## YOUR ASSIGNMENT:
Exactly the lines from the start of the data through the line containing "4_1_cts: char_reg[1] /" should be output, with both ends kept and nothing added.

## DATASET CONTENT:
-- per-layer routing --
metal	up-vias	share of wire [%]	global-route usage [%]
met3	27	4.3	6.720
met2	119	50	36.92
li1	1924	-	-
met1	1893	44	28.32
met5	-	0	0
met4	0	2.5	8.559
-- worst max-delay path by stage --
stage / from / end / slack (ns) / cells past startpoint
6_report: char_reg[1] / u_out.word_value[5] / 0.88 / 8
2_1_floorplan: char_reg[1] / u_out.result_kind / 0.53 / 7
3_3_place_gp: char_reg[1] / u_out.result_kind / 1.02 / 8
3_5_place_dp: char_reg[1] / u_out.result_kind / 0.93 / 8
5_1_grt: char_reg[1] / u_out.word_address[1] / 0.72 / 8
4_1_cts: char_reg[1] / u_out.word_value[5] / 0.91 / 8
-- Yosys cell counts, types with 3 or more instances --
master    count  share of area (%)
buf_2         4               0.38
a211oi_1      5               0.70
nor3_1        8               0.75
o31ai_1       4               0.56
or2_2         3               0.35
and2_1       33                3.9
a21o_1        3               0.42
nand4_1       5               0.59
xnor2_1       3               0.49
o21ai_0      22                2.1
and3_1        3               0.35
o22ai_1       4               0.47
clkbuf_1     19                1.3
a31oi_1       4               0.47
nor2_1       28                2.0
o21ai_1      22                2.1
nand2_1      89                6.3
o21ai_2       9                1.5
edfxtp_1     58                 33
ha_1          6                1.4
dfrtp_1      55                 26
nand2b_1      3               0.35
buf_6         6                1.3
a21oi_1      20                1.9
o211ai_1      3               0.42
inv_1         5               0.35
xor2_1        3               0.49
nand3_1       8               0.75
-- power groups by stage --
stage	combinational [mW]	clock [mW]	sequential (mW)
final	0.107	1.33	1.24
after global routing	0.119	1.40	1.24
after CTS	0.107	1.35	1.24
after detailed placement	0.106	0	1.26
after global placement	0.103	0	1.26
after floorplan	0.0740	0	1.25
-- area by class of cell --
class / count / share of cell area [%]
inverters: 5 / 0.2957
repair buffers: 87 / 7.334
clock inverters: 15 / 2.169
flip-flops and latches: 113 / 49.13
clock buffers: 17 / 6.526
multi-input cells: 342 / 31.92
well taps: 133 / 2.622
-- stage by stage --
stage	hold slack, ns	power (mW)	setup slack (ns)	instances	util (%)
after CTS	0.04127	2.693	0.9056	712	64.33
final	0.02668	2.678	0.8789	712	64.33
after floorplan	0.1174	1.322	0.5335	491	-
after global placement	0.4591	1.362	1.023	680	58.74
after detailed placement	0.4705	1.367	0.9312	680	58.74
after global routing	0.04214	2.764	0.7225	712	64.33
==> src/hw/rtl/peu_front.sv <==
// ---------------------------------------------------------------------------
// peu_front
// Accepts particle records, tags them by update class and queues them.
// ---------------------------------------------------------------------------
module peu_front #(
  parameter int MID_DEPTH = peu_pkg::MidDepthDefault
) (
  input  logic                clk,
  input  logic                rst,
  input  logic                push,
  output logic                full,
  input  peu_pkg::particle_t  in_rec,
  output logic                mid_valid,
  output peu_pkg::mid_entry_t mid_entry,
  input  logic                mid_pop
);
  import peu_pkg::*;

  localparam int AW = $clog2(MID_DEPTH);
  localparam int CW = $clog2(MID_DEPTH + 1);

  mid_entry_t      mem [MID_DEPTH];
  logic [AW-1:0]   wr_ptr;
  logic [AW-1:0]   rd_ptr;
  logic [CW-1:0]   count;
  logic            do_push;
  logic            do_pop;
  mid_entry_t      new_entry;

  always_comb begin
    new_entry.rec         = in_rec;
    new_entry.cls.active  = in_rec.mode_bits[0];
    new_entry.cls.gravity = in_rec.mode_bits[0] & in_rec.mode_bits[1];
    new_entry.cls.drift   = in_rec.mode_bits[0] & in_rec.mode_bits[2];
  end

  assign full      = (count == CW'(MID_DEPTH));
  assign mid_valid = (count != '0);
  assign do_push   = push & ~full;
  assign do_pop    = mid_pop & mid_valid;
  assign mid_entry = mem[rd_ptr];

  always_ff @(posedge clk) begin
    if (do_push) begin
      mem[wr_ptr] <= new_entry;
    end
  end

  always_ff @(posedge clk) begin
    if (rst) begin
      wr_ptr <= '0;
      rd_ptr <= '0;
      count  <= '0;
    end else begin
      if (do_push) begin
        wr_ptr <= (wr_ptr == AW'(MID_DEPTH - 1)) ? '0 : wr_ptr + 1'b1;
      end
      if (do_pop) begin
        rd_ptr <= (rd_ptr == AW'(MID_DEPTH - 1)) ? '0 : rd_ptr + 1'b1;
      end
      if (do_push && !do_pop) begin
        count <= count + 1'b1;
      end else if (do_pop && !do_push) begin
        count <= count - 1'b1;
      end
    end
  end

endmodule
===== src/rtl/core/wnll_pkg.sv =====
// ----------------------------------------------------------------------------
// wnll_pkg: shared types and constants for the weighted NLL loss block
// Payload structs, register indexes, command and mode codes, divider widths.
// ----------------------------------------------------------------------------
package wnll_pkg;

  localparam int MAX_CLASSES_DEF = 256;

  // iterative divider: Q.32 magnitude over Q.16 weight sum
  localparam int DIV_NUM_W = 64;
  localparam int DIV_DEN_W = 36;

  localparam int WEIGHT_W = 18;
  localparam logic [WEIGHT_W-1:0] ONE_Q16 = 18'h10000;

  // command codes
  localparam logic CMD_LOAD   = 1'b0;
  localparam logic CMD_SAMPLE = 1'b1;

  // reduction modes; the reserved code behaves as mean
  localparam logic [1:0] MODE_NONE = 2'd0;
  localparam logic [1:0] MODE_SUM  = 2'd1;
  localparam logic [1:0] MODE_MEAN = 2'd2;

  // configuration register indexes
  localparam logic [2:0] REG_REDUCTION_MODE = 3'd0;
  localparam logic [2:0] REG_IGNORE_ENABLE  = 3'd1;
  localparam logic [2:0] REG_IGNORE_LABEL   = 3'd2;
  localparam logic [2:0] REG_WEIGHTS_ENABLE = 3'd3;
  localparam logic [2:0] REG_CLASS_COUNT    = 3'd4;

  typedef struct packed {
    logic                cmd;
    logic signed [15:0]  label;
    logic signed [23:0]  score;
    logic [WEIGHT_W-1:0] weight_value;
    logic                last_sample;
  } item_t;

  typedef struct packed {
    logic signed [31:0] loss;
    logic               label_error;
    logic               is_reduced;
  } result_t;

  typedef struct packed {
    logic                 start;
    logic [DIV_NUM_W-1:0] dividend;
    logic [DIV_DEN_W-1:0] divisor;
  } div_req_t;

  typedef struct packed {
    logic                 done;
    logic [DIV_NUM_W-1:0] quotient;
  } div_rsp_t;

endpackage


===== src/rtl/core/wnll_wmem.sv =====
// ----------------------------------------------------------------------------
// wnll_wmem: class weight table
// One write port, one read port with registered read data.
// ----------------------------------------------------------------------------
module wnll_wmem #(
  parameter int DEPTH = wnll_pkg::MAX_CLASSES_DEF
) (
  input  logic                          clk,
  input  logic                          we,
  input  logic [$clog2(DEPTH)-1:0]      waddr,
  input  logic [wnll_pkg::WEIGHT_W-1:0] wdata,
  input  logic                          re,
  input  logic [$clog2(DEPTH)-1:0]      raddr,
  output logic [wnll_pkg::WEIGHT_W-1:0] rdata
);

  logic [wnll_pkg::WEIGHT_W-1:0] mem [DEPTH];

  always_ff @(posedge clk) begin
    if (we) begin
      mem[waddr] <= wdata;
    end
  end

  always_ff @(posedge clk) begin
    if (re) begin
      rdata <= mem[raddr];
    end
  end

endmodule


===== config.mk =====
export PLATFORM = sky130hd
export DESIGN_NAME = wnll_wmem
export DESIGN_NICKNAME = d
export VERILOG_FILES = /design/src/rtl/core/wnll_pkg.sv /design/src/rtl/core/wnll_wmem.sv
export SDC_FILE = /design/constraint.sdc
export NUM_CORES = 2
export LEC_CHECK = 0
export BUFFER_PORTS_ARGS = -buffer_cell sky130_fd_sc_hd__buf_2
export CAP_MARGIN = 20
export CORE_ASPECT_RATIO = 1.2
export CORE_UTILIZATION = 45
export CTS_CLUSTER_SIZE = 20
export DETAILED_ROUTE_END_ITERATION = 6
export MAX_ROUTING_LAYER = met4
export PLACE_DENSITY = 0.56
export SETUP_SLACK_MARGIN = 0.4
export SLEW_MARGIN = 20
export SYNTH_ARGS = -nofsm -noshare
export SYNTH_HDL_FRONTEND = slang
export SYNTH_MEMORY_MAX_BITS = 65536
export SYNTH_SLANG_ARGS = --single-unit

===== constraint.sdc =====
create_clock -name clk -period 4.2 [get_ports clk]
set_input_delay 0.21 -clock clk [delete_from_list [all_inputs] [get_ports clk]]
set_output_delay 0.21 -clock clk [all_outputs]
set_load 0.01 [all_outputs]

==> results.yml <==
placed_design:
  place_ws_ns: -0.07425
  dpl.hpwl_um: 309700
  gp_congestion: 0.8977
  io_buffers: 54
timing:
  clock_skew_ns: 0.07090
  final.setup.worst_slack_ns: 0.8588
  slew_headroom: 0.09230
  rsz0062_at_grt: "false"
  period_share: 0.7955
  post-route-min-period_ns: 3.341
  setup_tns_ns: 0
  fmax_ghz: 0.2993
  worst_pin_slew_ns: 1.362
  finalHoldViolations: 0
  holdWs_ns: 0.1304
  setup_viol: 0
  slew_violations: 0
yosys:
  synth_area_sq_um: 178400
  ys_seq_area_frac: 0.7787
  synth_edf_count: 4626
  synth-seq-cells: 4626
  synth_cell_type_count: 40
  syn_nets: 8318
  ys_async_sr_fraction: 0
  yosys_warnings: 0
  postSynthCellCount: 8281
  ys.flop_type: "edfxtp_1"
  synth_area_per_cell_sq_um: 21.54
die:
  die_h_um: 691.7
  die_area_sq_um: 399000
  chipWidth_um: 576.8
  ios: 55
  design.core.area_sq_um: 393500
  rows: 252
  start_util: 0.4534
drt:
  drc_errors: 0
  drtPass1Iterations: 7
  viasPerCell: 6.129
  ant_nets: 0
  wirelength_um: 505600
  drt_iter0_drc: 11280
  wl_per_cell_um: 34.59
  vias: 89570
power_and_ir_drop:
  power_density_nw_per_um2: 466.8
  ir_drop_v: 0.0003863
  cellLeakagePower_nw: 64.88
job:
  drv_cap: 0
min_path:
  hold_class: "input pin to flop"
  hold_start: "we"
setup_path:
  path_max_fanout: 41
  crit_type: "input pin to flop"
  cp.arrival_ns: 4.07
  cp-end-kind: "flop"
  critPathLaunch: "raddr[2]"
  cp_cell_sequence: "clkbuf_8, nand2b_4, buf_12, buf_12, buf_4, o221ai_1, o22ai_1, nor2_1, o22ai_1, nor4_2"
  crit_path_start_kind: "input pin"
  worstPathRequired_ns: 4.93
  crit_family: "compound AO/OA/AOI/OAI gates"
  slowest_stage: "o22ai_1"
  cp_slowest_stage_delay_ns: 1.02
  timing.rr.start: "mem[128][2]$_DFFE_PP_"
  path_buf_inv: 4
global_route:
  grt_util_all_layers: 0.2595
  grt_overflow: 0
  grt_pass1_wl_um: 706200
  grt_pass1_vias: 89260
  grt_start_max_net_pins: 153
  antenna_found_initial: 42
clock_network:
  cts_buffers: 450
  cts.sinks: 4626
  path_clk_slew_ns: 0.06
  post-cts-setup-buffers: 0
  h-tree-depth: 5
  cts_root_buf: "clkbuf_16"
  cts.path.max_buffers: 4
  cts_tree: "built"
  clk_latency_ns: 1.02
final_layout:
  fin_nets: 9064
  drive_gt1_frac: 0.2639
  syn_to_final_growth_pct: 14.12
  fillers: 30840
status:
  run_status: "finished clean"
per-stage QoR:
step                      instances    util  power [mW]  instance area [sq um]
after floorplan                8281       -       54.47                 178400
after global placement        13750  0.4810       57.00                 189300
after detailed placement      13760  0.4812       57.09                 189400
after CTS                     14590  0.5172       95.72                 203500
after global routing          14610  0.5174       97.51                 203600
final                         14610  0.5174       95.04                 203600
kinds of logic after synthesis:
kind of cell | Yosys count | synth area share
simple gates | 637 | 0.01657
mux | 1656 | 0.1535
flops | 4626 | 0.7787
buf+inv | 500 | 0.01725
compound gates | 862 | 0.03403
tightest hold or removal path: cells and delay by family:
kind | cells | cell delay [ns]
buffers and inverters | 2 | 0.52
AND/OR/NAND/NOR | 2 | 0.18
final timing paths:
check        slack (ns)                      to  cells past startpoint
min                0.13  mem[181][12]$_DFFE_PP_                      4
max                0.86      rdata[0]$_DFFE_PP_                     10
min reg2reg        1.13      rdata[4]$_DFFE_PP_                      5
max reg2reg        1.05      rdata[2]$_DFFE_PP_                      6
cell usage after synthesis (all sizes together) (8+ instances only):
library cell  number  area share
o22ai            238      0.0083
mux2i            792       0.044
a22o              19     0.00093
o21ai             14     0.00039
o211ai            10     0.00042
buf              268       0.012
clkbuf           228      0.0048
a22oi             51      0.0021
a31oi             20     0.00070
nor2b              8     0.00028
nor3             159      0.0045
o221ai           318       0.016
a21oi            190      0.0053
mux4             864        0.11
edfxtp          4626        0.78
nand3             23     0.00065
nand2             81      0.0017
nand4             27     0.00095
nor2             290      0.0061
nor4              34      0.0019
per-layer routing:
metal / vias to the layer above / track usage / wire length (um)
met1: 48280 / 0.3467 / 201600
met4: 0 / 0.08908 / 20190
met5: - / - / 0
met3: 754 / 0.03782 / 37940
met2: 3805 / 0.4103 / 245800
li1: 36720 / - / -
flip-flops by register name (all words and copies together), names as in the netlist:
signal  count
mem      4608
rdata      18
power by group:
part | total, mW | internal (mW) | switching (mW)
combinational | 5.11 | 1.76 | 3.35
sequential | 51.0 | 50.9 | 0.0695
clock | 38.9 | 21.7 | 17.2
cell usage in the layout, fill, tap and decap left out, types with 15 or more instances in the layout:
cell           instances
a21oi_1              190
a22o_1                19
a22oi_1               51
a31oi_1               20
buf_12                81
buf_2                 31
buf_4                631
buf_8                 19
bufinv_16             31
clkbuf_1             101
clkbuf_16            456
clkinv_1             116
clkinv_2              72
diode_2               23
dlygate4sd3_1         25
edfxtp_1            4626
mux2i_1              792
mux4_2               864
nand2_1               80
nand4_1               27
nor2_1                89
nor2_2               199
nor3_1               146
nor4_1                15
nor4_2                18
o221ai_1             317
o22ai_1              237
timing repair:
item / 4_1_cts / 5_1_grt
hold endpoints to repair: 1919 / 0
hold buffers: 25 / 0
resized for setup: 0 / 0
layout make-up:
class	count	area [sq um]	share of cell area
antenna	23	57.56	0.0002827
tap	5207	6515	0.03200
multi-input combinational	3155	37060	0.1820
timing repair buffer	790	7086	0.03480
sequential	4626	138900	0.6823
clock inverter	252	2138	0.01050
clock buffer	557	11790	0.05791
inverter	4	27.53	0.0001352
No activity file was read; power rests on OpenSTA's default activity.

## REPLY:
-- per-layer routing --
metal	up-vias	share of wire [%]	global-route usage [%]
met3	27	4.3	6.720
met2	119	50	36.92
li1	1924	-	-
met1	1893	44	28.32
met5	-	0	0
met4	0	2.5	8.559
-- worst max-delay path by stage --
stage / from / end / slack (ns) / cells past startpoint
6_report: char_reg[1] / u_out.word_value[5] / 0.88 / 8
2_1_floorplan: char_reg[1] / u_out.result_kind / 0.53 / 7
3_3_place_gp: char_reg[1] / u_out.result_kind / 1.02 / 8
3_5_place_dp: char_reg[1] / u_out.result_kind / 0.93 / 8
5_1_grt: char_reg[1] / u_out.word_address[1] / 0.72 / 8
4_1_cts: char_reg[1] / u_out.word_value[5] / 0.91 / 8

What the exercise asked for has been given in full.